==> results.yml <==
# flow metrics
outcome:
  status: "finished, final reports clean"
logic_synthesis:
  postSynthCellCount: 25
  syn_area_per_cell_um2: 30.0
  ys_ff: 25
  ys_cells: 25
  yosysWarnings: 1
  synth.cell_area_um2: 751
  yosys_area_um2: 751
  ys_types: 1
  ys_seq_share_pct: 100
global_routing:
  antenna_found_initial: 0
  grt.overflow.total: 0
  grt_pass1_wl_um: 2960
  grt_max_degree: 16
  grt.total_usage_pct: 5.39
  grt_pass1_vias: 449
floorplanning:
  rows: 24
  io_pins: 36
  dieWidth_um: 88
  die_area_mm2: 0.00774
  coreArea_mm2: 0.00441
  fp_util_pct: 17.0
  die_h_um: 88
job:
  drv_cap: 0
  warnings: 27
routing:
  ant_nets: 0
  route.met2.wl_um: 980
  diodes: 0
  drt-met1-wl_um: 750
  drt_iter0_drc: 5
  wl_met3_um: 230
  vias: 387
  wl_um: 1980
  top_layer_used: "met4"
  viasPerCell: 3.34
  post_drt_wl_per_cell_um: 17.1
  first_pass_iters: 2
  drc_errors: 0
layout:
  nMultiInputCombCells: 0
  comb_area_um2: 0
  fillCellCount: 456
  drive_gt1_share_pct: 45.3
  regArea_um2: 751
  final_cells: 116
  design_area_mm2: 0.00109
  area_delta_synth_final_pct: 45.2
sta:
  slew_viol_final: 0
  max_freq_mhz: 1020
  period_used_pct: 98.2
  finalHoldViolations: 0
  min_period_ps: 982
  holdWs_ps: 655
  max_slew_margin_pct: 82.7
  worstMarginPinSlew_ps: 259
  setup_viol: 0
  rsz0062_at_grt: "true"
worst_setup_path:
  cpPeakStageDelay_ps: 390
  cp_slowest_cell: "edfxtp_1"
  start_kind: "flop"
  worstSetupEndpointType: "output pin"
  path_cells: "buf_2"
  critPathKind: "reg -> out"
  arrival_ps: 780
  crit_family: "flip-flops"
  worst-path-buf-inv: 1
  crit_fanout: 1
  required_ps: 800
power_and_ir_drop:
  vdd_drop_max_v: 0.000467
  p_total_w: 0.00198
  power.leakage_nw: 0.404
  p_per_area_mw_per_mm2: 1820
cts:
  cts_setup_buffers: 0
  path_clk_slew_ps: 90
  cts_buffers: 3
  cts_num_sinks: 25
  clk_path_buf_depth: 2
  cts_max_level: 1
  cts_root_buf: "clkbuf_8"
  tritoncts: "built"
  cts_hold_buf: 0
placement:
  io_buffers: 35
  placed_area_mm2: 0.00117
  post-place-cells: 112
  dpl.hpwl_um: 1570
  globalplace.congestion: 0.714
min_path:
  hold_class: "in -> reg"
## design/flow/config.mk

```make
export PLATFORM = sky130hd
export DESIGN_NAME = func
export DESIGN_NICKNAME = func
export VERILOG_FILES = /design/flow/design.v
export SDC_FILE = /design/flow/constraint.sdc
export NUM_CORES = 4
export LEC_CHECK = 1
export CORE_UTILIZATION = 40
```

## design/flow/constraint.sdc

```tcl
current_design func

set clk_period 5.9
set clk_io_pct 0.2

create_clock -name clk0 -period $clk_period [get_ports {clk}]

set non_clock_inputs [all_inputs -no_clocks]
set_input_delay [expr $clk_period * $clk_io_pct] -clock clk0 $non_clock_inputs
set_output_delay [expr $clk_period * $clk_io_pct] -clock clk0 [all_outputs]
```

REQUIREMENT
The records above are to be transcribed exactly, with nothing left out.

OUTPUT OF THE TASK
==> results.yml <==
# flow metrics
outcome:
  status: "finished, final reports clean"
logic_synthesis:
  postSynthCellCount: 25
  syn_area_per_cell_um2: 30.0
  ys_ff: 25
  ys_cells: 25
  yosysWarnings: 1
  synth.cell_area_um2: 751
  yosys_area_um2: 751
  ys_types: 1
  ys_seq_share_pct: 100
global_routing:
  antenna_found_initial: 0
  grt.overflow.total: 0
  grt_pass1_wl_um: 2960
  grt_max_degree: 16
  grt.total_usage_pct: 5.39
  grt_pass1_vias: 449
floorplanning:
  rows: 24
  io_pins: 36
  dieWidth_um: 88
  die_area_mm2: 0.00774
  coreArea_mm2: 0.00441
  fp_util_pct: 17.0
  die_h_um: 88
job:
  drv_cap: 0
  warnings: 27
routing:
  ant_nets: 0
  route.met2.wl_um: 980
  diodes: 0
  drt-met1-wl_um: 750
  drt_iter0_drc: 5
  wl_met3_um: 230
  vias: 387
  wl_um: 1980
  top_layer_used: "met4"
  viasPerCell: 3.34
  post_drt_wl_per_cell_um: 17.1
  first_pass_iters: 2
  drc_errors: 0
layout:
  nMultiInputCombCells: 0
  comb_area_um2: 0
  fillCellCount: 456
  drive_gt1_share_pct: 45.3
  regArea_um2: 751
  final_cells: 116
  design_area_mm2: 0.00109
  area_delta_synth_final_pct: 45.2
sta:
  slew_viol_final: 0
  max_freq_mhz: 1020
  period_used_pct: 98.2
  finalHoldViolations: 0
  min_period_ps: 982
  holdWs_ps: 655
  max_slew_margin_pct: 82.7
  worstMarginPinSlew_ps: 259
  setup_viol: 0
  rsz0062_at_grt: "true"
worst_setup_path:
  cpPeakStageDelay_ps: 390
  cp_slowest_cell: "edfxtp_1"
  start_kind: "flop"
  worstSetupEndpointType: "output pin"
  path_cells: "buf_2"
  critPathKind: "reg -> out"
  arrival_ps: 780
  crit_family: "flip-flops"
  worst-path-buf-inv: 1
  crit_fanout: 1
  required_ps: 800
power_and_ir_drop:
  vdd_drop_max_v: 0.000467
  p_total_w: 0.00198
  power.leakage_nw: 0.404
  p_per_area_mw_per_mm2: 1820
cts:
  cts_setup_buffers: 0
  path_clk_slew_ps: 90
  cts_buffers: 3
  cts_num_sinks: 25
  clk_path_buf_depth: 2
  cts_max_level: 1
  cts_root_buf: "clkbuf_8"
  tritoncts: "built"
  cts_hold_buf: 0
placement:
  io_buffers: 35
  placed_area_mm2: 0.00117
  post-place-cells: 112
  dpl.hpwl_um: 1570
  globalplace.congestion: 0.714
min_path:
  hold_class: "in -> reg"
## design/flow/config.mk

```make
export PLATFORM = sky130hd
export DESIGN_NAME = func
export DESIGN_NICKNAME = func
export VERILOG_FILES = /design/flow/design.v
export SDC_FILE = /design/flow/constraint.sdc
export NUM_CORES = 4
export LEC_CHECK = 1
export CORE_UTILIZATION = 40
```

## design/flow/constraint.sdc

```tcl
current_design func

set clk_period 5.9
set clk_io_pct 0.2

create_clock -name clk0 -period $clk_period [get_ports {clk}]

set non_clock_inputs [all_inputs -no_clocks]
set_input_delay [expr $clk_period * $clk_io_pct] -clock clk0 $non_clock_inputs
set_output_delay [expr $clk_period * $clk_io_pct] -clock clk0 [all_outputs]
```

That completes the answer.